_What you will do_: Look through the lines below and extract any with the word "firstDrtPassIters".

■ ■ ■ ■ ■

[config.mk]
export PLATFORM = sky130hd
export DESIGN_NAME = sim_run_ctrl
export DESIGN_NICKNAME = d
export VERILOG_FILES = /design/src/rtl/sim_run_ctrl.sv
export SDC_FILE = /design/constraint.sdc
export NUM_CORES = 1
export LEC_CHECK = 0
export ABC_AREA = 1
export CAP_MARGIN = 0
export CORE_AREA = 2 2 126 115
export DETAILED_ROUTE_END_ITERATION = 16
export DIE_AREA = 0 0 128 117
export PLACE_DENSITY = 0.89
export SLEW_MARGIN = 5
export SYNTH_ARGS = -nofsm -noshare
export SYNTH_HDL_FRONTEND = slang
export SYNTH_SLANG_ARGS = --single-unit
export TNS_END_PERCENT = 5
[constraint.sdc]
create_clock -name clk -period 4.9 [get_ports clk]
set_input_delay 0.98 -clock clk [delete_from_list [all_inputs] [get_ports clk]]
set_output_delay 0.98 -clock clk [all_outputs]
set_load 0.02 [all_outputs]
[src/rtl/sim_run_ctrl.sv]
// sim_run_ctrl: sequences core reset, watches tohost stores, halts and timeouts, and reports the test verdict
module sim_run_ctrl #(
  parameter int              AW             = 6,
  parameter int              DW             = 64,
  parameter int              RESET_CYCLES   = 3,
  parameter int              TIMEOUT_CYCLES = 120,
  parameter logic [AW-1:0]   TOHOST_ADDR    = 6'h3F,
  parameter int              HALT_REPEAT    = 4,
  parameter int              CNT_W          = 16
) (
  input  logic             clk,
  input  logic             reset,
  input  logic             restart,
  output logic             core_rst_n,
  input  logic [AW-1:0]    i_mem_addr,
  input  logic             d_mem_we,
  input  logic [AW-1:0]    d_mem_addr,
  input  logic [DW-1:0]    d_mem_data,
  output logic             done,
  output logic [2:0]       status,
  output logic [CNT_W-1:0] cycle_count,
  output logic [CNT_W-1:0] store_count,
  output logic [DW-1:0]    result_data
);
  typedef enum logic [2:0] {
    HOLD    = 3'd0,
    RUN     = 3'd1,
    PASS    = 3'd2,
    FAIL    = 3'd3,
    TIMEOUT = 3'd4,
    HALT    = 3'd5
  } state_t;

  localparam logic [7:0]       HOLD_LAST = 8'(RESET_CYCLES - 1);
  localparam logic [7:0]       REP_LAST  = 8'(HALT_REPEAT - 1);
  localparam logic [CNT_W-1:0] TO_LAST   = CNT_W'(TIMEOUT_CYCLES - 1);

  state_t           state_q, state_d;
  logic [7:0]       hold_q, hold_d;
  logic [7:0]       rep_q, rep_d;
  logic [AW-1:0]    prev_q, prev_d;
  logic [CNT_W-1:0] cyc_q, cyc_d;
  logic [CNT_W-1:0] st_q, st_d;
  logic [DW-1:0]    res_q, res_d;
  logic             tohost, same;

  // A zero repeat count marks an empty history, so the first RUN cycle never matches a stale address
  always_comb begin
    state_d = state_q;
    hold_d  = hold_q;
    rep_d   = rep_q;
    prev_d  = prev_q;
    cyc_d   = cyc_q;
    st_d    = st_q;
    res_d   = res_q;
    tohost  = d_mem_we && d_mem_addr == TOHOST_ADDR;
    same    = rep_q != 8'd0 && i_mem_addr == prev_q;
    case (state_q)
      HOLD: begin
        hold_d  = hold_q + 8'd1;
        rep_d   = 8'd0;
        state_d = hold_q == HOLD_LAST ? RUN : HOLD;
      end
      RUN: begin
        prev_d = i_mem_addr;
        rep_d  = same ? rep_q + 8'd1 : 8'd1;
        st_d   = d_mem_we && !tohost && st_q != '1 ? st_q + 1'b1 : st_q;
        if (tohost) begin
          res_d   = d_mem_data;
          state_d = d_mem_data == DW'(1) ? PASS : FAIL;
        end else if (same && rep_q == REP_LAST) state_d = HALT;
        else if (cyc_q == TO_LAST) state_d = TIMEOUT;
        else cyc_d = cyc_q + 1'b1;
      end
      default: if (restart) begin
        state_d = HOLD;
        hold_d  = 8'd0;
        rep_d   = 8'd0;
        cyc_d   = '0;
        st_d    = '0;
        res_d   = '0;
      end
    endcase
  end

  // State and counter registers, cleared asynchronously by reset
  always_ff @(posedge clk or posedge reset) begin
    if (reset) begin
      state_q <= HOLD;
      hold_q  <= '0;
      rep_q   <= '0;
      prev_q  <= '0;
      cyc_q   <= '0;
      st_q    <= '0;
      res_q   <= '0;
    end else begin
      state_q <= state_d;
      hold_q  <= hold_d;
      rep_q   <= rep_d;
      prev_q  <= prev_d;
      cyc_q   <= cyc_d;
      st_q    <= st_d;
      res_q   <= res_d;
    end
  end

  assign status      = state_q;
  assign done        = state_q inside {PASS, FAIL, TIMEOUT, HALT};
  assign core_rst_n  = state_q == RUN;
  assign cycle_count = cyc_q;
  assign store_count = st_q;
  assign result_data = res_q;
endmodule

## Word-level counts from Yosys, hierarchy flattened

Cells that the tools add are included.

- Register bits: 121
- Input bits: 80
- Output and inout bits: 101
- Logic and storage cells: 69

- $add $sub $neg: 4
- Eq/ne operators: 18
- Muxes and demuxes: 21
- Bitwise logic cells: 2
- Reduce and logical (&&, ||, !) cells: 17

Operator list:

| cell | count |
|---|---|
| $mux W64 | 2 |
| $pmux W64 S2 | 1 |
| $mux W16 | 5 |
| $eq A64 B1 Y1 const B | 1 |
| $pmux W16 S2 | 2 |
| $add A16 B1 Y16 const B | 2 |
| $pmux W8 S2 | 2 |
| $add A8 B1 Y8 const B | 2 |
| $eq A16 B7 Y1 const B | 1 |
| $eq A8 B2 Y1 const B | 2 |
| $mux W8 | 2 |
| $ne A16 B16 Y1 const B | 1 |
| $mux W3 | 4 |
| $reduce_bool A8 Y1 | 1 |
| $eq A3 B2 Y1 const B | 2 |
| $eq A3 B3 Y1 const B | 2 |
| $eq A6 B6 Y1 | 1 |
| $eq A6 B6 Y1 const B | 1 |
| $ne A2 B2 Y1 const B | 3 |
| $pmux W3 S2 | 1 |
| $reduce_and A3 Y1 | 2 |
| $logic_and A1 B1 Y1 | 5 |
| $reduce_and A5 Y1 | 1 |
| $ne A2 B1 Y1 const B | 2 |
| other kinds (10) | 14 |

## Logic depth before layout (Yosys ltp)

Gate-level depths: netlist of the first run.

- Depth after elaboration: 7
- Depth in mapped cells: 13
- Mapped depth without buffers: 12

## Least setup slack after synthesis of the first run

Ideal clock, no wire load.

- Path type: register -> output
- Start point: register state_q[2], in the netlist status[2]
- End point: output core_rst_n
- Data arrival time: 1.281 ns
- Setup slack: 2.639 ns
- Stages on the path, launching flop included: 6
- Buffers on the path: 2
- Path through: dfrtp_1 > inv_2 > nand2_4 > nor2_8 > buf_6 > clkbuf_1

- Longest elaborated chain between the ends: 1

Ends and longest elaborated chain:

| element | line | text |
|---|---|---|
| start: declaration | 38 | `state_t state_q, state_d;` |
| start signal: assignment | 97 | `state_q <= state_d;` |
| $eq A3 B1 Y1 | 109 | `assign core_rst_n = state_q == RUN;` |
| end: declaration | 14 | `output logic core_rst_n,` |

No other way between the ends.

## Worst setup path in the final report of the first run

- Start point: register state_q[1], in the netlist status[1]
- End point: output core_rst_n

The elaborated chain is that of the path after synthesis.

==> out/metrics.cfg, run 1 <==
[cts]
ctsRootBufferMaster = clkbuf_16
hold_buffers = 0
clk_path_buf_depth = 2
cts_resized = 0
clkSlewWorstSetupHoldPaths_ns = 0.05
post_cts_buffers = 0
cts_buffers = 17
htree_levels = 4
insertion_delay_ns = 0.42
clock_sinks = 121
cts_tree = built

[worst_setup_path]
critical_path_class = flip-flop to output pin
cp_max_fo = 16
r2r_slack_ns = 2.20
end_kind = output pin
required_ns = 3.92
cp-endpoint = core_rst_n
start_kind = flip-flop
timing.rr.end = cycle_count[7]$_DFFE_PP0P_
r2r-start = status[1]$_DFFE_PP0P_
cp.arrival_ns = 1.97
r2r_cells = 10
crit_start = status[1]$_DFFE_PP0P_

[sta]
timing.slew.headroom_pct = 41.2
finalSetupViolCount = 0
rsz0062_at_grt = false
fin_crit_ns = 2.95
period_share_pct = 60.2
slew_violations = 0
whs_ns = 0.496
timing.fmax_mhz = 339
finalHoldViolations = 0
fin_skew_ns = 0.00811
worst_pin_slew_ns = 0.882
setup_tns_ns = 0

[run]
max_cap_viol_count = 0

[pwr]
p_switching_w = 0.000515
powerDensity_mw_per_mm2 = 270
switching_share_pct = 21.0
ir_drop_v = 0.000242
seq_power_share_pct = 40.8
power_frac_comb_pct = 4.7
internal_power_w = 0.00194
clockPowerShare_pct = 54.5
power_leakage_nw = 4.34

[route]
drtAntennaViolNets = 0
wl_mm = 18.3
vias = 6421
firstDrtPassIters = 5
drtIter0Drc = 518
routed_via_density = 5.29
drcViolationCount = 0
avgRoutedWirePerCell_um = 15.1

[global_routing]
grt_max_degree = 78
grt_first_pass_wirelength_mm = 29.3
track_usage_pct = 24.9
grt_overflow = 0
antenna_found_initial = 0
grt_pass1_vias = 6118

[floorplan]
pin_count = 181
design.core.area_sq_mm = 0.0137
rows = 41
die-area_sq_mm = 0.0150
start_util_pct = 47.9
die_x_um = 128
die_y_um = 117

[worst_hold_path]
hold_class = flip-flop to flip-flop
holdPathStages = 2

[synth]
synth.distinct_cells = 38
synth_area_per_cell_sq_um = 7.67
ys_warn_count = 0
postSynthCellCount = 858
yosysSeqAreaShare_pct = 46.0
ys_ff_latch = 121
netlist_area_sq_mm = 0.00658
syn_nets = 945

[finish]
drive_above_1_share_pct = 7.49
nNetsFinal = 1115
insertedDiodeCount = 0
instances_no_fill = 1213
syn_to_final_growth_pct = 38.2

[status]
outcome = finished clean

[placement]
gp_congestion = 0.873
port_buffers = 180
place_inst = 1181
dp_hpwl_mm = 12.7

==> power groups by stage <==
stage | clock network (W) | logic [W] | registers (W)
final | 0.00134 | 0.000116 | 0.00100
after global routing | 0.00140 | 0.000128 | 0.000999
after floorplan | 0 | 0.0000329 | 0.00102
after detailed placement | 0 | 0.000117 | 0.00102
after CTS | 0.00135 | 0.000118 | 0.00100
after global placement | 0 | 0.000115 | 0.00102
==> layout make-up <==
type	count	area, sq um
repair buffers	187	1850
clock inverters	12	173
inverters	90	340
well taps	172	215
flip-flops and latches	121	3030
fillers	1148	4660
clock buffers	20	457
multi-input cells	611	3020
==> worst max-delay path, cell delays in order, from the launching register on <==
cell and delay (ns):
dfrtp_1 0.44, inv_2 0.11, nand2_4 0.08, nor2_8 0.25, clkdlybuf4s50_1 0.67
==> per-stage QoR <==
stage	worst slack, ns	utilization [%]	total power [W]	area (sq um)
3_3_place_gp	1.73	61.5	0.00113	8460
4_1_cts	1.93	66.1	0.00247	9090
2_1_floorplan	0.706	-	0.00105	6580
6_report	1.95	66.1	0.00245	9090
5_1_grt	1.85	66.1	0.00253	9090
3_5_place_dp	1.60	61.5	0.00113	8460
==> layout by cell type, fill, tap and decap left out, types with 3 or more instances in the layout <==
master / n
inv_1: 84
ha_1: 7
nor2_1: 92
o21ai_2: 11
nor2_2: 3
bufinv_16: 4
nor2_4: 3
nor3b_1: 3
nand2_1: 221
buf_4: 7
clkinvlp_4: 5
clkdlybuf4s50_1: 180
dfrtp_1: 121
nand3_2: 5
nor3_1: 15
clkinv_2: 3
xor2_1: 21
nand3_1: 153
o21ai_0: 34
nand4_1: 12
nand2_2: 3
inv_2: 5
a21oi_1: 7
clkbuf_16: 17
==> Yosys cell counts (all sizes together) <==
cell / instances / share of area [%]
a211oi: 1 / 0.11
a21oi: 7 / 0.53
buf: 11 / 1.5
clkbuf: 25 / 1.4
dfrtp: 121 / 46
ha: 7 / 1.3
inv: 90 / 5.1
nand2: 227 / 14
nand3: 159 / 13
nand3b: 2 / 0.23
nand4: 14 / 1.5
nor2: 100 / 6.7
nor3: 15 / 1.1
nor3b: 3 / 0.34
nor4: 2 / 0.19
o21ai: 46 / 4.1
o21bai: 1 / 0.11
o22ai: 2 / 0.19
o31ai: 1 / 0.11
or2: 1 / 0.095
xnor2: 2 / 0.27
xor2: 21 / 2.8
==> sequential cells by signal (all words and copies together), names as in the netlist <==
register,flops
rep_q,8
store_count,16
hold_q,8
cycle_count,16
prev_q,6
result_data,64
status,3
==> cells by family after synthesis <==
group / count (synthesis) / synth area share (%)
AO/OA/AOI/OAI: 58 / 5.19
adder cells (fa/ha/maj): 7 / 1.33
AND/OR/NAND/NOR: 523 / 36.4
flip-flops: 121 / 46.0
XOR/XNOR: 23 / 3.06
buffers and inverters: 126 / 8.02
==> worst min-delay path by stage <==
stage | from | to | slack (ns)
detailed placement | result_data[29]$_DFFE_PP0P_ | result_data[29]$_DFFE_PP0P_ | 0.49
global placement | result_data[37]$_DFFE_PP0P_ | result_data[37]$_DFFE_PP0P_ | 0.48
floorplan | hold_q[7]$_DFFE_PP0P_ | hold_q[7]$_DFFE_PP0P_ | 0.50
global route | result_data[51]$_DFFE_PP0P_ | result_data[51]$_DFFE_PP0P_ | 0.52
CTS | result_data[44]$_DFFE_PP0P_ | result_data[44]$_DFFE_PP0P_ | 0.50
finish | result_data[59]$_DFFE_PP0P_ | result_data[59]$_DFFE_PP0P_ | 0.50
==> metal layers <==
| layer | share of wire, % | GRT usage [%] | vias to the layer above |
|---|---|---|---|
| li1 | - | - | 3105 |
| met1 | 42 | 31.0 | 3050 |
| met2 | 50 | 42.7 | 238 |
| met3 | 6.2 | 6.91 | 28 |
| met4 | 1.6 | 7.99 | 0 |
| met5 | 0 | 0 | - |
(Power assumes the default switching activity.)
==> inputs of run 2 (changes only) <==
Clock period 4.9 ns to 2.9 ns, I/O delays scaled along.
==> run 2 against run 1 <==
  * Final cell count up 0.16%
  * Global-route usage down 1.0 points
  * Clock-buffer cell count up 1
  * Via count down 1.5%
  * Combinational power up 73%
  * Non-clock buffer count up 2
  * Critical path type unchanged
  * Largest power group unchanged
  * Highest routed layer unchanged
==> out/metrics.cfg, run 2 (same netlist as run 1, synthesis figures left out) <==
[cts]
cts_resized = 0  ; unchanged
htree_levels = 4  ; unchanged
insertion_delay_ns = 0.41  ; about the same
post_cts_buffers = 0  ; unchanged
hold_buffers = 0  ; unchanged
cts_tree = built
clk_path_buf_depth = 2  ; unchanged
cts_buffers = 17  ; unchanged
clock_sinks = 121  ; unchanged
ctsRootBufferMaster = clkbuf_16
clkSlewWorstSetupHoldPaths_ns = 0.05  ; about the same

[sta]
period_share_pct = 87.7
slew_violations = 0  ; unchanged
fin_crit_ns = 2.54
worst_pin_slew_ns = 0.660  ; -0.222 ns
whs_ns = 0.495  ; -0.000547 ns
finalHoldViolations = 0  ; unchanged
setup_tns_ns = 0  ; unchanged
rsz0062_at_grt = false
timing.slew.headroom_pct = 55.9  ; +15 points
fin_skew_ns = 0.00851  ; +0.000404 ns
finalSetupViolCount = 0  ; unchanged
timing.fmax_mhz = 393

[worst_hold_path]
hold_class = flip-flop to flip-flop
hp-start = result_data[13]$_DFFE_PP0P_

[route]
drcViolationCount = 0  ; unchanged
wl_mm = 17.6  ; -3.6%
firstDrtPassIters = 5  ; unchanged
vias = 6325  ; -1.5%
routed_via_density = 5.21  ; -1.7%
avgRoutedWirePerCell_um = 14.5  ; -3.8%
drtIter0Drc = 610  ; +18%
drtAntennaViolNets = 0  ; unchanged

[floorplan]
die-area_sq_mm = 0.0150  ; unchanged
pin_count = 181  ; unchanged
rows = 41  ; unchanged
design.core.area_sq_mm = 0.0137  ; unchanged
die_y_um = 117  ; unchanged
start_util_pct = 47.9  ; unchanged
die_x_um = 128  ; unchanged

[global_routing]
grt_max_degree = 67  ; -14%
track_usage_pct = 23.9  ; -1.0 points
grt_pass1_vias = 5914  ; -3.3%
antenna_found_initial = 0  ; unchanged
grt_first_pass_wirelength_mm = 28.4  ; -3.2%
grt_overflow = 0  ; unchanged

[finish]
utilization_pct = 66.4  ; +0.23 points
insertedDiodeCount = 0  ; unchanged
nNetsFinal = 1117  ; +0.18%
num-fill-cells = 1125  ; -2.0%
instances_no_fill = 1215  ; +0.16%
largest_register_ffs = 64  ; unchanged
layout_commonest_cell = nand2_1
drive_above_1_share_pct = 7.57  ; +0.082 points
layout_common_cells = 221 x nand2_1, 180 x clkdlybuf4s50_1, 153 x nand3_1, 121 x dfrtp_1, 92 x nor2_1
syn_to_final_growth_pct = 38.6

[worst_setup_path]
cp.arrival_ns = 1.96  ; about the same
r2r_slack_ns = 0.61  ; -1.59 ns
cp_max_fo = 13  ; -3
r2r-start = status[2]$_DFFE_PP0P_
critical_path_class = flip-flop to output pin
start_kind = flip-flop
end_kind = output pin
required_ns = 2.32  ; -1.60 ns
crit_start = status[2]$_DFFE_PP0P_

[placement]
place_inst = 1183  ; +0.17%
port_buffers = 180  ; unchanged
gp_congestion = 0.921  ; +5.4%
dp_hpwl_mm = 12.6  ; -0.91%

[pwr]
powerDensity_mw_per_mm2 = 444  ; +64%
ir_drop_v = 0.000435  ; +80%
power_leakage_nw = 4.36  ; +0.46%
finalPower_w = 0.00405  ; +65%

[run]
max_cap_viol_count = 0  ; unchanged

[status]
outcome = finished clean

==> run 2: final timing paths <==
path,to,depth (start not counted)
hold / removal,result_data[13]$_DFFE_PP0P_,2
min in group asynchronous,result_data[55]$_DFFE_PP0P_,2
max in group asynchronous,cycle_count[0]$_DFFE_PP0P_,3
setup / recovery,core_rst_n,4
setup reg to reg,cycle_count[9]$_DFFE_PP0P_,9
hold reg to reg,result_data[13]$_DFFE_PP0P_,2
==> run 2: through the flow <==
stage                     area, sq um  worst slack [ns]
final                            9120             0.357
after global routing             9120             0.286
after CTS                        9120             0.361
after detailed placement         8520             0.510
after global placement           8520             0.549
after floorplan                  6580             0.837
==> run 2: layout make-up <==
cell class / instances / area [sq um] / area share (%)
Inverter: 90 / 342 / 3.74
Clock inverter: 11 / 146 / 1.60
Multi-Input combinational cell: 611 / 3020 / 33.2
Tap cell: 172 / 215 / 2.36
Clock buffer: 21 / 460 / 5.05
Sequential cell: 121 / 3030 / 33.2
Timing Repair Buffer: 189 / 1910 / 20.9
==> run 2: critical path, cell delays in order, from the launching register on <==
cell             delay (ns)
dfrtp_1                0.44
inv_2                  0.11
nand2_4                0.09
nor2_8                 0.25
clkdlybuf4s50_1        0.67
==> run 2: routing by layer <==
layer,wire (um),part of all wire (%),GRT usage [%]
met3,1230,7.0,6.64
met4,385,2.2,8.42
met5,0,0,0
met2,8450,48,38.8
met1,7520,43,31.2
==> run 2: report_power, final <==
group          internal, W  total (W)  leakage, nW  switching (W)
combinational     0.000112   0.000201         2.48      0.0000884
sequential         0.00169    0.00169         1.59              0
clock              0.00139    0.00216        0.293       0.000762
total              0.00320    0.00405         4.36       0.000851
==> inputs of run 3 (changes only) <==
Settings changed: CORE_AREA 2 2 126 115 to 2 2 178 163, DIE_AREA 0 0 128 117 to 0 0 180 165, PLACE_DENSITY 0.89 to 0.54.
==> run 3 against run 2 <==
  * Critical path depth decreased by 1
  * Clock-buffer cell count decreased by 4
  * Highest routed layer unchanged
  * Hold slack worse by 0.083 ns
  * Largest cell class unchanged
  * Cell area rose by 2.3%
  * Critical endpoint is now done
==> out/metrics.cfg, run 3 (same netlist as run 1, synthesis figures left out) <==
[status]
outcome = finished clean

[finish]
num-fill-cells = 2913  ; +160%
syn_to_final_growth_pct = 41.8
nNetsFinal = 1117  ; unchanged
largest_register_ffs = 64  ; unchanged
instances_no_fill = 1403  ; +15%
insertedDiodeCount = 0  ; unchanged
layout_common_cells = 221 x nand2_1, 180 x clkdlybuf4s50_1, 153 x nand3_1, 121 x dfrtp_1, 92 x nor2_1
multi_input_area_sq_mm = 0.00302  ; unchanged
drive_above_1_share_pct = 7.77  ; +0.19 points
layout_commonest_cell = nand2_1
regArea_sq_mm = 0.00303  ; unchanged

[sta]
rsz0062_at_grt = false
period_share_pct = 83.7  ; -3.9 points
fin_skew_ns = 0.0157  ; +0.00717 ns
finalHoldViolations = 0  ; unchanged
worst_pin_slew_ns = 0.642  ; -0.0177 ns
fin_crit_ns = 2.43  ; -0.114 ns
setup_tns_ns = 0  ; unchanged
timing.slew.headroom_pct = 57.1  ; +1.2 points
finalSetupViolCount = 0  ; unchanged
worst_slack_ns = 0.471  ; +0.114 ns
timing.fmax_mhz = 412  ; +4.7%
slew_violations = 0  ; unchanged

[global_routing]
grt_overflow = 0  ; unchanged
antenna_found_initial = 0  ; unchanged
grt_max_degree = 80  ; +19%
track_usage_pct = 13.6  ; -10 points
grt_pass1_vias = 6069  ; +2.6%
grt_first_pass_wirelength_mm = 32.2  ; +14%

[floorplan]
die-area_sq_mm = 0.0297  ; +98%
start_util_pct = 23.8  ; -24 points
design.core.area_sq_mm = 0.0276  ; +100%
die_y_um = 165  ; +41%
die_x_um = 180  ; +41%
rows = 58  ; +41%
pin_count = 181  ; unchanged

[pwr]
powerDensity_mw_per_mm2 = 429  ; -3.2%
power_frac_comb_pct = 5.0  ; about the same
seq_power_share_pct = 42.1  ; +0.4 points
clockPowerShare_pct = 52.8  ; -0.5 points
power_leakage_nw = 4.35  ; -0.39%
ir_drop_v = 0.000330  ; -24%
internal_power_w = 0.00301  ; -5.8%
p_switching_w = 0.000993  ; +17%
switching_share_pct = 24.8  ; +3.8 points

[route]
avgRoutedWirePerCell_um = 14.2  ; -1.9%
firstDrtPassIters = 4  ; -1
drtAntennaViolNets = 0  ; unchanged
vias = 6139  ; -2.9%
drcViolationCount = 0  ; unchanged
drtIter0Drc = 280  ; -54%
wl_mm = 19.9  ; +13%
routed_via_density = 4.38  ; -16%

[placement]
gp_congestion = 0.812  ; -12%
port_buffers = 180  ; unchanged
pre_cts_slack_ns = 0.594  ; +0.0845 ns
place_inst = 1371  ; +16%
dp_hpwl_mm = 14.1  ; +12%

[worst_setup_path]
cp.arrival_ns = 1.85  ; -0.11 ns
cp_slowest_stage_delay_ns = 0.61  ; -0.06 ns
required_ns = 2.32  ; about the same
start_kind = flip-flop
critical_path_class = flip-flop to output pin
end_kind = output pin
cp_max_fo = 4  ; -9
path_cells = inv_2 -> ha_1 -> clkdlybuf4s50_1
cpMaxStageDelayCell = clkdlybuf4s50_1

[cts]
ctsRootBufferMaster = clkbuf_16
cts_buffers = 17  ; unchanged
hold_buffers = 0  ; unchanged
cts_tree = built
cts_resized = 0  ; unchanged
insertion_delay_ns = 0.42  ; about the same
htree_levels = 4  ; unchanged
post_cts_buffers = 0  ; unchanged
clock_sinks = 121  ; unchanged
clk_path_buf_depth = 2  ; unchanged
clkSlewWorstSetupHoldPaths_ns = 0.07  ; +0.02 ns

[run]
max_cap_viol_count = 0  ; unchanged

[worst_hold_path]
hold_class = input pin to async pin

run 3: cell type report:
cell class	instances	share of cell area, %
Sequential cell	121	32.5
Multi-Input combinational cell	611	32.4
Timing Repair Buffer	189	20.4
Tap cell	360	4.83
Clock buffer	17	4.56
Inverter	90	3.66
Clock inverter	15	1.65
run 3: routing by layer:
layer	routed length, um	global-route usage, %	vias up
li1	-	-	3111
met1	9370	17.7	2865
met2	9170	21.9	146
met3	1140	3.95	17
met4	236	3.81	0
met5	0	0	-
run 3: final timing paths:
kind	end	startpoint	cells past startpoint	slack, ns
worst max-delay path	done	status[2]$_DFFE_PP0P_	3	0.47
worst min-delay path	result_data[7]$_DFFE_PP0P_	reset	2	0.41
worst max register to register	cycle_count[2]$_DFFE_PP0P_	status[2]$_DFFE_PP0P_	9	0.66
worst min register to register	result_data[46]$_DFFE_PP0P_	result_data[46]$_DFFE_PP0P_	2	0.50
max in group asynchronous	result_data[59]$_DFFE_PP0P_	reset	3	1.82
min in group clk	result_data[46]$_DFFE_PP0P_	result_data[46]$_DFFE_PP0P_	2	0.50
run 3: through the flow:
step | util (%) | power, W | hold WS (ns) | cell area [sq um]
after detailed placement | 31.6 | 0.00193 | 0.486 | 8750
final | 33.7 | 0.00401 | 0.412 | 9330
after CTS | 33.7 | 0.00408 | 0.394 | 9330
after floorplan | - | 0.00178 | 0.501 | 6580
after global placement | 31.6 | 0.00193 | 0.480 | 8750
after global routing | 33.7 | 0.00418 | 0.399 | 9330
run 3: worst max-delay path: cells and delay by family (launching register included):
kind,cells,cell delay (ns)
DFF,1,0.44
adders and majority gates,1,0.31
buffers and inverters,2,0.69
run 3: power groups by stage:
stage | Sequential [W] | Combinational [W] | Clock, W
after floorplan | 0.00172 | 0.0000559 | 0
after CTS | 0.00169 | 0.000207 | 0.00219
after global routing | 0.00169 | 0.000224 | 0.00227
after detailed placement | 0.00172 | 0.000207 | 0
final | 0.00169 | 0.000202 | 0.00212
after global placement | 0.00172 | 0.000206 | 0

■ ■ ■ ■ ■

_Solved exercise_:
firstDrtPassIters = 5
firstDrtPassIters = 5  ; unchanged
firstDrtPassIters = 4  ; -1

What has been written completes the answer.